Monday, July 25, 2005

Heads in the sand

Hidden away in the back pages I noticed this report about plotters jailed for planning to crash airliners into Parliament and Tower Bridge on 9/11. The plot only fell apart when the hijakers chickened out at the last minute.

While recriminations over Iraq may be largely justified, it is worth bearing in mind that we were always in the line of fire.

Meanwhile a welcome article by Mona Eltahway talking tough on the "yes, but..." attitude of so many Muslim spokesmen. The article got me thinking that while there is a tendency in the West (the liberal West at any rate) to try to see things from the Islamic perspective, what is so seldom remarked upon is that this perspective is usually male.

It is only the very few female voices that seem to really challenge Islam these days. Maybe it is because they are the ones who really have something to lose.

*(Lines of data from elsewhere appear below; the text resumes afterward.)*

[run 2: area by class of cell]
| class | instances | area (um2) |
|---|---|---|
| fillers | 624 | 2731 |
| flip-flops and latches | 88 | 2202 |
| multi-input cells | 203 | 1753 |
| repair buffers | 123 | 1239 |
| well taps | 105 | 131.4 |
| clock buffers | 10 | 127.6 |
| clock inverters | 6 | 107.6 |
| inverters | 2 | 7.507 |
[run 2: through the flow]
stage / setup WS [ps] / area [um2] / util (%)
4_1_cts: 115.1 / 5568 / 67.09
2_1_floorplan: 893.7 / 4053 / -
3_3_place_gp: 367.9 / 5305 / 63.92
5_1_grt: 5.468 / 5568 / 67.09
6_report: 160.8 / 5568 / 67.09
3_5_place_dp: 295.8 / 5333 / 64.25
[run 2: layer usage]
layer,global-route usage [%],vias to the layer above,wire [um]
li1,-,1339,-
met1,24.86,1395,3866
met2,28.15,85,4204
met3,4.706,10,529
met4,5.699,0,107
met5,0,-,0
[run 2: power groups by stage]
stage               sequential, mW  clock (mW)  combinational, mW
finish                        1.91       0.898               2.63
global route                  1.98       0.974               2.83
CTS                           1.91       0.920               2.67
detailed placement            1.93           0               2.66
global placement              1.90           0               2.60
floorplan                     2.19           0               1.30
### config.mk
export PLATFORM = sky130hd
export DESIGN_NAME = timer_bank
export DESIGN_NICKNAME = d
export VERILOG_FILES = /design/src/rtl/timer_bank_pkg.sv /design/src/rtl/timer_channel.sv /design/src/rtl/timer_bank.sv
export SDC_FILE = /design/constraint.sdc
export NUM_CORES = 1
export LEC_CHECK = 0
export CELL_PAD_IN_SITES_DETAIL_PLACEMENT = 0
export CELL_PAD_IN_SITES_GLOBAL_PLACEMENT = 1
export CORE_MARGIN = 2
export CORE_UTILIZATION = 36
export CTS_CLUSTER_DIAMETER = 150
export CTS_CLUSTER_SIZE = 14
export DETAILED_ROUTE_END_ITERATION = 6
export GPL_TIMING_DRIVEN = 0
export PLACE_DENSITY_LB_ADDON = 0.1
export REMOVE_ABC_BUFFERS = 1
export SYNTH_ARGS = -nofsm -noshare
export SYNTH_HDL_FRONTEND = slang
export SYNTH_SLANG_ARGS = --single-unit
### constraint.sdc
create_clock -name clk -period 15.95 [get_ports clk]
set_input_delay 3.19 -clock clk [delete_from_list [all_inputs] [get_ports clk]]
set_output_delay 3.19 -clock clk [all_outputs]
set_load 0.1 [all_outputs]
### src/rtl/timer_bank_pkg.sv
// rtl/timer_bank_pkg.sv - register map and bit positions shared by the timer bank.
package timer_bank_pkg;

  typedef enum logic [1:0] {
    REG_CTRL   = 2'd0,
    REG_PERIOD = 2'd1,
    REG_STATUS = 2'd2,
    REG_COUNT  = 2'd3
  } reg_e;

  localparam int CTRL_EN      = 0;
  localparam int CTRL_ONESHOT = 1;
  localparam int CTRL_IE      = 2;
  localparam int STAT_TC      = 0;
  localparam int STAT_TOGGLE  = 2;

endpackage
## src/rtl/serial_adder.sv

```systemverilog
// Bit-serial adder: one full-adder slice per clock, LSB first, with a
// valid/ready handshake on the operand side and on the result side.
module serial_adder #(
  parameter int WIDTH = 8
) (
  input  logic             clk,
  input  logic             rst,
  input  logic             in_valid,
  output logic             in_ready,
  input  logic [WIDTH-1:0] a,
  input  logic [WIDTH-1:0] b,
  input  logic             cin,
  output logic             out_valid,
  input  logic             out_ready,
  output logic [WIDTH-1:0] sum,
  output logic             carry
);

  localparam int IDX_W = (WIDTH > 1) ? $clog2(WIDTH) : 1;
  localparam logic [IDX_W-1:0] LAST_IDX = IDX_W'(WIDTH - 1);

  typedef enum logic [1:0] {
    IDLE,
    ADD,
    DONE
  } state_t;

  state_t           state;
  state_t           state_next;
  logic [WIDTH-1:0] a_reg;
  logic [WIDTH-1:0] b_reg;
  logic [WIDTH-1:0] sum_reg;
  logic             c_reg;
  logic [IDX_W-1:0] idx;
  logic             last_bit;
  logic             a_bit;
  logic             b_bit;

  assign last_bit = (idx == LAST_IDX);
  assign a_bit    = a_reg[idx];
  assign b_bit    = b_reg[idx];

  always_ff @(posedge clk) begin
    if (rst) begin
      state <= IDLE;
    end else begin
      state <= state_next;
    end
  end

  always_comb begin
    state_next = state;
    in_ready   = 1'b0;
    out_valid  = 1'b0;
    case (state)
      IDLE: begin
        in_ready = 1'b1;
        if (in_valid) begin
          state_next = ADD;
        end
      end
      ADD: begin
        if (last_bit) begin
          state_next = DONE;
        end
      end
      DONE: begin
        out_valid = 1'b1;
        if (out_ready) begin
          state_next = IDLE;
        end
      end
      default: state_next = IDLE;
    endcase
  end

  // The carry register doubles as the carry-out once the MSB slice has run.
  always_ff @(posedge clk) begin
    if (rst) begin
      a_reg   <= '0;
      b_reg   <= '0;
      sum_reg <= '0;
      c_reg   <= 1'b0;
      idx     <= '0;
    end else begin
      case (state)
        IDLE: begin
          if (in_valid) begin
            a_reg   <= a;
            b_reg   <= b;
            sum_reg <= '0;
            c_reg   <= cin;
            idx     <= '0;
          end
        end
        ADD: begin
          sum_reg[idx] <= a_bit ^ b_bit ^ c_reg;
          c_reg        <= (a_bit & b_bit) | (a_bit & c_reg) | (b_bit & c_reg);
          idx          <= last_bit ? '0 : idx + IDX_W'(1);
        end
        default: begin
        end
      endcase
    end
  end

  assign sum   = sum_reg;
  assign carry = c_reg;

endmodule

```

## config.mk

```make
export PLATFORM = sky130hd
export DESIGN_NAME = serial_adder
export DESIGN_NICKNAME = d
export VERILOG_FILES = /design/src/rtl/serial_adder.sv
export SDC_FILE = /design/constraint.sdc
export NUM_CORES = 1
export LEC_CHECK = 0
export CORE_MARGIN = 1
export CORE_UTILIZATION = 45
export CTS_CLUSTER_SIZE = 16
export DETAILED_ROUTE_END_ITERATION = 8
export PLACE_DENSITY = 0.74
export SLEW_MARGIN = 15
export SYNTH_ARGS = -nofsm -noshare
export SYNTH_HDL_FRONTEND = slang
export SYNTH_SLANG_ARGS = --single-unit
```

## constraint.sdc

```tcl
create_clock -name clk -period 2.3 [get_ports clk]
set_input_delay 0.23 -clock clk [delete_from_list [all_inputs] [get_ports clk]]
set_output_delay 0.23 -clock clk [all_outputs]
set_load 0.02 [all_outputs]
```
### src/rtl/fp_special_pkg.sv
// Shared types and width helpers for the floating-point special-case front end.
package fp_special_pkg;

    typedef enum logic [1:0] {
        NO_IDLE     = 2'b00,
        ALLIGN_IDLE = 2'b01,
        PUT_IDLE    = 2'b10
    } idle_t;

    typedef enum logic [2:0] {
        NORM   = 3'd0,
        DENORM = 3'd1,
        ZERO   = 3'd2,
        INF    = 3'd3,
        NAN    = 3'd4
    } op_class_t;

    localparam int DEF_EXP_W   = 8;
    localparam int DEF_MAN_W   = 23;
    localparam int DEF_GUARD_W = 3;
    localparam int DEF_TAG_W   = 8;

    // IEEE packed operand: {sign, exp, man}
    function automatic int ieee_w(input int exp_w, input int man_w);
        return 1 + exp_w + man_w;
    endfunction

    // Unpacked operand: {sign, exp, hidden, man}
    function automatic int unp_w(input int exp_w, input int man_w);
        return 2 + exp_w + man_w;
    endfunction

    // Unpacked operand with guard bits appended
    function automatic int unp_c_w(input int exp_w, input int man_w, input int guard_w);
        return 2 + exp_w + man_w + guard_w;
    endfunction

endpackage

### src/rtl/fp_operand_classify.sv
// Classifies one IEEE operand and unpacks it to {sign, exp, hidden, man}.
// Latency: combinational. Backpressure: none. FP_SPECIAL_FTZ_EN flushes denormals to signed zero.
module fp_operand_classify
    import fp_special_pkg::*;
#(
    parameter int EXP_W = DEF_EXP_W,
    parameter int MAN_W = DEF_MAN_W,
    parameter bit IS_C  = 1'b0
) (
    input  logic [EXP_W+MAN_W:0]   operand,
    output op_class_t              op_class,
    output logic [EXP_W+MAN_W+1:0] unpacked
);

    logic             sign;
    logic [EXP_W-1:0] exp_f;
    logic [MAN_W-1:0] man_f;
    logic             hidden;

    always_comb begin
        sign  = operand[EXP_W+MAN_W];
        exp_f = operand[EXP_W+MAN_W-1:MAN_W];
        man_f = operand[MAN_W-1:0];

        if (&exp_f)
            op_class = (|man_f) ? NAN : INF;
        else if (exp_f == '0)
            op_class = (|man_f) ? DENORM : ZERO;
        else
            op_class = NORM;

`ifdef FP_SPECIAL_FTZ_EN
        if (op_class == DENORM) begin
            op_class = ZERO;
            man_f    = '0;
        end
`endif

        // The c operand only loses its hidden bit; a/b denormals also get the
        // minimum normal exponent so the aligner can treat them uniformly.
        hidden = 1'b1;
        if (IS_C) begin
            hidden = !(op_class == DENORM || op_class == ZERO);
        end else if (op_class == DENORM) begin
            hidden = 1'b0;
            exp_f  = {{(EXP_W-1){1'b0}}, 1'b1};
        end

        unpacked = {sign, exp_f, hidden, man_f};
    end

endmodule

### src/rtl/fp_special_case_stage.sv
// CORDIC front end: classifies a/b/c, picks idle code and early z/s, unpacks operands.
// Latency: 1 cycle accept-to-out_valid. Backpressure: 2-entry skid (output + skid reg), in_ready=~skid_full.
// Optional FP_SPECIAL_FTZ_EN: denormal operands are flushed to signed zero before classification.
module fp_special_case_stage
    import fp_special_pkg::*;
#(
    parameter int EXP_W   = DEF_EXP_W,
    parameter int MAN_W   = DEF_MAN_W,
    parameter int GUARD_W = DEF_GUARD_W,
    parameter int TAG_W   = DEF_TAG_W
) (
    input  logic                               clock,
    input  logic                               reset,
    input  logic                               in_valid,
    output logic                               in_ready,
    input  logic [ieee_w(EXP_W,MAN_W)-1:0]     a_in,
    input  logic [ieee_w(EXP_W,MAN_W)-1:0]     b_in,
    input  logic [ieee_w(EXP_W,MAN_W)-1:0]     c_in,
    input  logic [1:0]                         mode_in,
    input  logic                               op_in,
    input  logic                               natlog_in,
    input  logic [TAG_W-1:0]                   tag_in,
    output logic                               out_valid,
    input  logic                               out_ready,
    output logic [1:0]                         idle_out,
    output logic [unp_w(EXP_W,MAN_W)-1:0]      a_out,
    output logic [unp_w(EXP_W,MAN_W)-1:0]      b_out,
    output logic [unp_c_w(EXP_W,MAN_W,GUARD_W)-1:0] c_out,
    output logic [unp_c_w(EXP_W,MAN_W,GUARD_W)-1:0] z_out,
    output logic [ieee_w(EXP_W,MAN_W)-1:0]     s_out,
    output logic [1:0]                         mode_out,
    output logic                               op_out,
    output logic                               natlog_out,
    output logic [TAG_W-1:0]                   tag_out,
    output logic [5:0]                         class_out
);

    localparam int IEEE_W  = ieee_w(EXP_W, MAN_W);
    localparam int UNP_W   = unp_w(EXP_W, MAN_W);
    localparam int UNP_C_W = unp_c_w(EXP_W, MAN_W, GUARD_W);

    typedef struct packed {
        idle_t              idle;
        logic [UNP_W-1:0]   a;
        logic [UNP_W-1:0]   b;
        logic [UNP_C_W-1:0] c;
        logic [UNP_C_W-1:0] z;
        logic [IEEE_W-1:0]  s;
        logic [1:0]         mode;
        logic               op;
        logic               natlog;
        logic [TAG_W-1:0]   tag;
        logic [5:0]         cls;
    } beat_t;

    op_class_t          a_cls;
    op_class_t          b_cls;
    op_class_t          c_cls;
    logic [UNP_W-1:0]   a_unp;
    logic [UNP_W-1:0]   b_unp;
    logic [UNP_W-1:0]   c_unp;
    logic               c_cls_unused;

    fp_operand_classify #(.EXP_W(EXP_W), .MAN_W(MAN_W), .IS_C(1'b0)) u_cls_a (
        .operand  (a_in),
        .op_class (a_cls),
        .unpacked (a_unp)
    );

    fp_operand_classify #(.EXP_W(EXP_W), .MAN_W(MAN_W), .IS_C(1'b0)) u_cls_b (
        .operand  (b_in),
        .op_class (b_cls),
        .unpacked (b_unp)
    );

    fp_operand_classify #(.EXP_W(EXP_W), .MAN_W(MAN_W), .IS_C(1'b1)) u_cls_c (
        .operand  (c_in),
        .op_class (c_cls),
        .unpacked (c_unp)
    );

    assign c_cls_unused = ^c_cls;

    // ---------------------------------------------------------------
    // Special-case decision for the incoming beat
    // ---------------------------------------------------------------
    beat_t              new_beat;
    logic               a_nan, a_inf, a_zero, b_nan, b_inf, b_zero;
    logic               z_sign;
    logic [UNP_C_W-1:0] z_nan;
    logic [UNP_C_W-1:0] z_inf;
    logic [UNP_C_W-1:0] z_zero;

    always_comb begin
        a_nan  = (a_cls == NAN);
        a_inf  = (a_cls == INF);
        a_zero = (a_cls == ZERO);
        b_nan  = (b_cls == NAN);
        b_inf  = (b_cls == INF);
        b_zero = (b_cls == ZERO);
        z_sign = a_in[IEEE_W-1] ^ b_in[IEEE_W-1];

        z_nan  = {1'b1, {EXP_W{1'b1}}, 1'b1, {(MAN_W+GUARD_W){1'b0}}};
        z_inf  = {z_sign, {EXP_W{1'b1}}, {(1+MAN_W+GUARD_W){1'b0}}};
        z_zero = {z_sign, {(UNP_C_W-1){1'b0}}};

        new_beat        = '0;
        new_beat.a      = a_unp;
        new_beat.b      = b_unp;
        new_beat.c      = {c_unp, {GUARD_W{1'b0}}};
        new_beat.mode   = mode_in;
        new_beat.op     = op_in;
        new_beat.natlog = natlog_in;
        new_beat.tag    = tag_in;
        new_beat.cls    = {a_nan, a_inf, a_zero, b_nan, b_inf, b_zero};
        new_beat.idle   = NO_IDLE;

        // Priority order matters: NaN beats Inf beats zero beats linear mode.
        if (a_nan || b_nan) begin
            new_beat.idle = ALLIGN_IDLE;
            new_beat.z    = z_nan;
        end else if (a_inf) begin
            new_beat.idle = ALLIGN_IDLE;
            new_beat.z    = b_zero ? z_nan : z_inf;
        end else if (b_inf) begin
            new_beat.idle = ALLIGN_IDLE;
            new_beat.z    = z_inf;
        end else if (a_zero || b_zero || mode_in == 2'b00) begin
            new_beat.idle = PUT_IDLE;
            new_beat.z    = z_zero;
            new_beat.s    = c_in;
        end
    end

    // ---------------------------------------------------------------
    // Output register plus one skid entry
    // ---------------------------------------------------------------
    beat_t out_q;
    beat_t skid_q;
    logic  skid_full;
    logic  skid_full_nxt;
    logic  accept;
    logic  out_free;

    assign accept   = in_valid & in_ready;
    assign out_free = ~out_valid | out_ready;

    always_comb begin
        skid_full_nxt = skid_full;
        if (out_free)
            skid_full_nxt = skid_full & accept;
        else if (accept)
            skid_full_nxt = 1'b1;
    end

    always_ff @(posedge clock) begin
        if (reset) begin
            out_q     <= '0;
            skid_q    <= '0;
            out_valid <= 1'b0;
            skid_full <= 1'b0;
            in_ready  <= 1'b1;
        end else begin
            skid_full <= skid_full_nxt;
            in_ready  <= ~skid_full_nxt;
            if (out_free) begin
                // The older skid beat always leaves first to preserve order.
                if (skid_full) begin
                    out_q     <= skid_q;
                    out_valid <= 1'b1;
                    if (accept)
                        skid_q <= new_beat;
                end else if (accept) begin
                    out_q     <= new_beat;
                    out_valid <= 1'b1;
                end else begin
                    out_valid <= 1'b0;
                end
            end else if (accept) begin
                skid_q <= new_beat;
            end
        end
    end

    assign idle_out   = out_q.idle;
    assign a_out      = out_q.a;
    assign b_out      = out_q.b;
    assign c_out      = out_q.c;
    assign z_out      = out_q.z;
    assign s_out      = out_q.s;
    assign mode_out   = out_q.mode;
    assign op_out     = out_q.op;
    assign natlog_out = out_q.natlog;
    assign tag_out    = out_q.tag;
    assign class_out  = out_q.cls;

endmodule
## src/rtl/raster_tile_scheduler_pkg.sv

```systemverilog
// Shared types for the raster tile scheduler: triangle word, tile coordinate
// and the scheduler state encoding.
package raster_tile_scheduler_pkg;

    typedef logic [31:0] triangle_t;

    typedef struct packed {
        logic [7:0] x;
        logic [7:0] y;
    } tile_coord_t;

    typedef enum logic [1:0] {
        LOAD     = 2'd0,
        ISSUE    = 2'd1,
        DRAIN    = 2'd2,
        TILE_END = 2'd3
    } scheduler_state_t;

endpackage

```

## src/rtl/raster_tile_scheduler_store.sv

```systemverilog
// Triangle store: register array with one write port and a combinational read
// port, so the replayed triangle is available in the same cycle rd_addr moves.
module raster_tile_scheduler_store
    import raster_tile_scheduler_pkg::*;
#(
    parameter int DEPTH = 32,
    localparam int AW = $clog2(DEPTH)
) (
    input  logic          clk,
    input  logic          wr_en,
    input  logic [AW-1:0] wr_addr,
    input  triangle_t     wr_data,
    input  logic [AW-1:0] rd_addr,
    output triangle_t     rd_data
);

    triangle_t mem [DEPTH];

    // Contents are never reset; the scheduler's count defines what is valid.
    always_ff @(posedge clk) begin
        if (wr_en) begin
            mem[wr_addr] <= wr_data;
        end
    end

    assign rd_data = mem[rd_addr];

endmodule

```

## src/rtl/raster_tile_scheduler.sv

```systemverilog
// Buffers one frame of triangles, then replays the list once per tile and
// reports tile/frame boundaries once every issued triangle has finished.
//
// state    | meaning
// LOAD     | accepting the frame's triangle list from geometry
// ISSUE    | replaying store[rd_ptr] to the rasterizer for the current tile
// DRAIN    | waiting for outstanding triangles to finish rasterizing
// TILE_END | one-cycle boundary: tile_done (and frame_done on the last tile)
module raster_tile_scheduler
    import raster_tile_scheduler_pkg::*;
#(
    parameter int MAX_TRIANGLES = 32,
    parameter int TILES_X       = 5,
    parameter int TILES_Y       = 4
) (
    input  logic       clk,
    input  logic       rstn,
    output logic       triangle_s_ready,
    input  logic       triangle_s_valid,
    input  triangle_t  triangle_s_data,
    input  logic       triangle_s_last,
    input  logic       triangle_m_ready,
    output logic       triangle_m_valid,
    output triangle_t  triangle_m_data,
    output logic [7:0] tile_x,
    output logic [7:0] tile_y,
    input  logic       pixel_done,
    output logic       tile_done,
    output logic       frame_done,
    output logic       overflow
);

    localparam int AW = $clog2(MAX_TRIANGLES);
    localparam int CW = AW + 1;
    localparam logic [CW-1:0] MAX_COUNT = CW'(MAX_TRIANGLES);
    localparam logic [CW-1:0] ONE       = CW'(1);
    localparam logic [7:0]    LAST_X    = 8'(TILES_X - 1);
    localparam logic [7:0]    LAST_Y    = 8'(TILES_Y - 1);

    scheduler_state_t state;
    logic [CW-1:0]    count;
    logic [CW-1:0]    rd_ptr;
    logic [CW-1:0]    outstanding;
    tile_coord_t      tile;

    logic s_hs;
    logic m_hs;
    logic store_wr;

    assign s_hs     = triangle_s_valid & triangle_s_ready;
    assign m_hs     = triangle_m_valid & triangle_m_ready;
    assign store_wr = s_hs & (count != MAX_COUNT);

    raster_tile_scheduler_store #(
        .DEPTH (MAX_TRIANGLES)
    ) u_store (
        .clk     (clk),
        .wr_en   (store_wr),
        .wr_addr (count[AW-1:0]),
        .wr_data (triangle_s_data),
        .rd_addr (rd_ptr[AW-1:0]),
        .rd_data (triangle_m_data)
    );

    assign tile_x = tile.x;
    assign tile_y = tile.y;

    always_ff @(posedge clk or negedge rstn) begin
        if (!rstn) begin
            state            <= LOAD;
            count            <= '0;
            rd_ptr           <= '0;
            outstanding      <= '0;
            tile             <= '0;
            overflow         <= 1'b0;
            triangle_s_ready <= 1'b1;
            triangle_m_valid <= 1'b0;
            tile_done        <= 1'b0;
            frame_done       <= 1'b0;
        end else begin
            tile_done  <= 1'b0;
            frame_done <= 1'b0;

            // An issue and a completion in the same cycle cancel out.
            if (m_hs && !pixel_done) begin
                outstanding <= outstanding + ONE;
            end else if (!m_hs && pixel_done && outstanding != '0) begin
                outstanding <= outstanding - ONE;
            end

            case (state)
                LOAD: begin
                    if (s_hs) begin
                        if (count != MAX_COUNT) begin
                            count <= count + ONE;
                        end else begin
                            overflow <= 1'b1;
                        end
                        if (triangle_s_last) begin
                            state            <= ISSUE;
                            rd_ptr           <= '0;
                            tile             <= '0;
                            triangle_s_ready <= 1'b0;
                            triangle_m_valid <= 1'b1;
                        end
                    end
                end
                ISSUE: begin
                    if (triangle_m_ready) begin
                        rd_ptr <= rd_ptr + ONE;
                        if (rd_ptr + ONE == count) begin
                            state            <= DRAIN;
                            triangle_m_valid <= 1'b0;
                        end
                    end
                end
                DRAIN: begin
                    if (outstanding == '0) begin
                        state      <= TILE_END;
                        tile_done  <= 1'b1;
                        frame_done <= (tile.x == LAST_X) && (tile.y == LAST_Y);
                    end
                end
                TILE_END: begin
                    if (tile.x != LAST_X) begin
                        tile.x           <= tile.x + 8'd1;
                        rd_ptr           <= '0;
                        state            <= ISSUE;
                        triangle_m_valid <= 1'b1;
                    end else if (tile.y != LAST_Y) begin
                        tile.x           <= 8'd0;
                        tile.y           <= tile.y + 8'd1;
                        rd_ptr           <= '0;
                        state            <= ISSUE;
                        triangle_m_valid <= 1'b1;
                    end else begin
                        count            <= '0;
                        tile             <= '0;
                        overflow         <= 1'b0;
                        state            <= LOAD;
                        triangle_s_ready <= 1'b1;
                    end
                end
                default: begin
                    state <= LOAD;
                end
            endcase
        end
    end

endmodule

```
<file path="src/rtl/mux_4x1_2bit_pkg.sv">
// Shared constants for the 2-bit 4:1 selector.
// Covers the select encoding and the data width.
package mux_pkg;

    localparam int DW = 2;

    localparam logic [1:0] SEL_A = 2'b00;
    localparam logic [1:0] SEL_B = 2'b01;
    localparam logic [1:0] SEL_C = 2'b10;
    localparam logic [1:0] SEL_D = 2'b11;

endpackage

</file>
<file path="src/rtl/mux_4x1_2bit_gates.sv">
// Gate-level 4:1 selection built from NOT/AND/OR primitives only.
// The inverted selects are shared by every data bit.
module mux_4x1_2bit_gates
    import mux_pkg::*;
(
    input  logic [DW-1:0] a_i,
    input  logic [DW-1:0] b_i,
    input  logic [DW-1:0] c_i,
    input  logic [DW-1:0] d_i,
    input  logic          s1_i,
    input  logic          s0_i,
    output logic [DW-1:0] out_o
);

    logic s1_n;
    logic s0_n;

    not u_not_s1 (s1_n, s1_i);
    not u_not_s0 (s0_n, s0_i);

    genvar gi;
    generate
        for (gi = 0; gi < DW; gi++) begin : g_bit
            logic term_a, term_b, term_c, term_d;

            and u_and_a (term_a, s1_n, s0_n, a_i[gi]);
            and u_and_b (term_b, s1_n, s0_i, b_i[gi]);
            and u_and_c (term_c, s1_i, s0_n, c_i[gi]);
            and u_and_d (term_d, s1_i, s0_i, d_i[gi]);
            or  u_or    (out_o[gi], term_a, term_b, term_c, term_d);
        end
    endgenerate

endmodule

</file>
<file path="src/rtl/mux_4x1_2bit.sv">
// Registered 2-bit 4:1 selector with behavioural and gate-level paths side by side.
// A registered comparator flags disagreement; the sticky flag holds it until reset.
module mux_4x1_2bit
    import mux_pkg::*;
(
    input  logic clk,
    input  logic rst,
    input  logic a1, a0, b1, b0, c1, c0, d1, d0,
    input  logic s1, s0,
    output logic out1_beh, out0_beh,
    output logic out1_gate, out0_gate,
    output logic mismatch,
    output logic mismatch_sticky
);

    logic [DW-1:0] beh_d, beh_q;
    logic [DW-1:0] gate_c, gate_q;
    logic          neq_c;
    logic          mismatch_q;
    logic          sticky_d, sticky_q;

    mux_4x1_2bit_gates u_gates (
        .a_i   ({a1, a0}),
        .b_i   ({b1, b0}),
        .c_i   ({c1, c0}),
        .d_i   ({d1, d0}),
        .s1_i  (s1),
        .s0_i  (s0),
        .out_o (gate_c)
    );

    // An unknown select falls through to default so the behavioural path reads 0.
    always_comb begin
        beh_d = '0;
        case ({s1, s0})
            SEL_A:   beh_d = {a1, a0};
            SEL_B:   beh_d = {b1, b0};
            SEL_C:   beh_d = {c1, c0};
            SEL_D:   beh_d = {d1, d0};
            default: beh_d = '0;
        endcase
    end

    always_comb begin
        neq_c    = (beh_d[1] != gate_c[1]) | (beh_d[0] != gate_c[0]);
        sticky_d = sticky_q | neq_c;
    end

    always_ff @(posedge clk) begin
        if (rst) begin
            beh_q      <= '0;
            gate_q     <= '0;
            mismatch_q <= 1'b0;
            sticky_q   <= 1'b0;
        end else begin
            beh_q      <= beh_d;
            gate_q     <= gate_c;
            mismatch_q <= neq_c;
            sticky_q   <= sticky_d;
        end
    end

    assign out1_beh        = beh_q[1];
    assign out0_beh        = beh_q[0];
    assign out1_gate       = gate_q[1];
    assign out0_gate       = gate_q[0];
    assign mismatch        = mismatch_q;
    assign mismatch_sticky = sticky_q;

endmodule

</file>
<file path="config.mk">
export PLATFORM = sky130hd
export DESIGN_NAME = mux_4x1_2bit
export DESIGN_NICKNAME = d
export VERILOG_FILES = /design/src/rtl/mux_4x1_2bit_pkg.sv /design/src/rtl/mux_4x1_2bit_gates.sv /design/src/rtl/mux_4x1_2bit.sv
export SDC_FILE = /design/constraint.sdc
export NUM_CORES = 1
export LEC_CHECK = 0
export BUFFER_PORTS_ARGS = -buffer_cell sky130_fd_sc_hd__buf_2
export CAP_MARGIN = 20
export CORE_AREA = 2 2 39 41
export DETAILED_ROUTE_END_ITERATION = 6
export DIE_AREA = 0 0 41 43
export PLACE_DENSITY = 0.48
export SYNTH_ARGS = -nofsm -noshare
export SYNTH_HDL_FRONTEND = slang
export SYNTH_HIERARCHICAL = 1
export SYNTH_SLANG_ARGS = --single-unit
export TNS_END_PERCENT = 30
</file>
<file path="constraint.sdc">
create_clock -name clk -period 1.59 [get_ports clk]
set_input_delay 0.159 -clock clk [delete_from_list [all_inputs] [get_ports clk]]
set_output_delay 0.159 -clock clk [all_outputs]
set_load 0.01 [all_outputs]
</file>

As news comes in on Iraqi women's groups fighting desperately to preserve the rights they had under Saddam, I do wonder about our dialogue with the Muslim community. Isn't it a kind of paradox that out of respect for their culture we largely keep quiet about their stance on women and gays? Is our supposed tolerance not actually born of a multicultural "equal but different" ethic, but in a simple effort to save our own skins (or perhaps an inverted kind of racism)?

Does anyone have any doubts that Bush and Blair would happily withdraw the troops from Iraq regardless of what the constitutional settlement meant for women or gays?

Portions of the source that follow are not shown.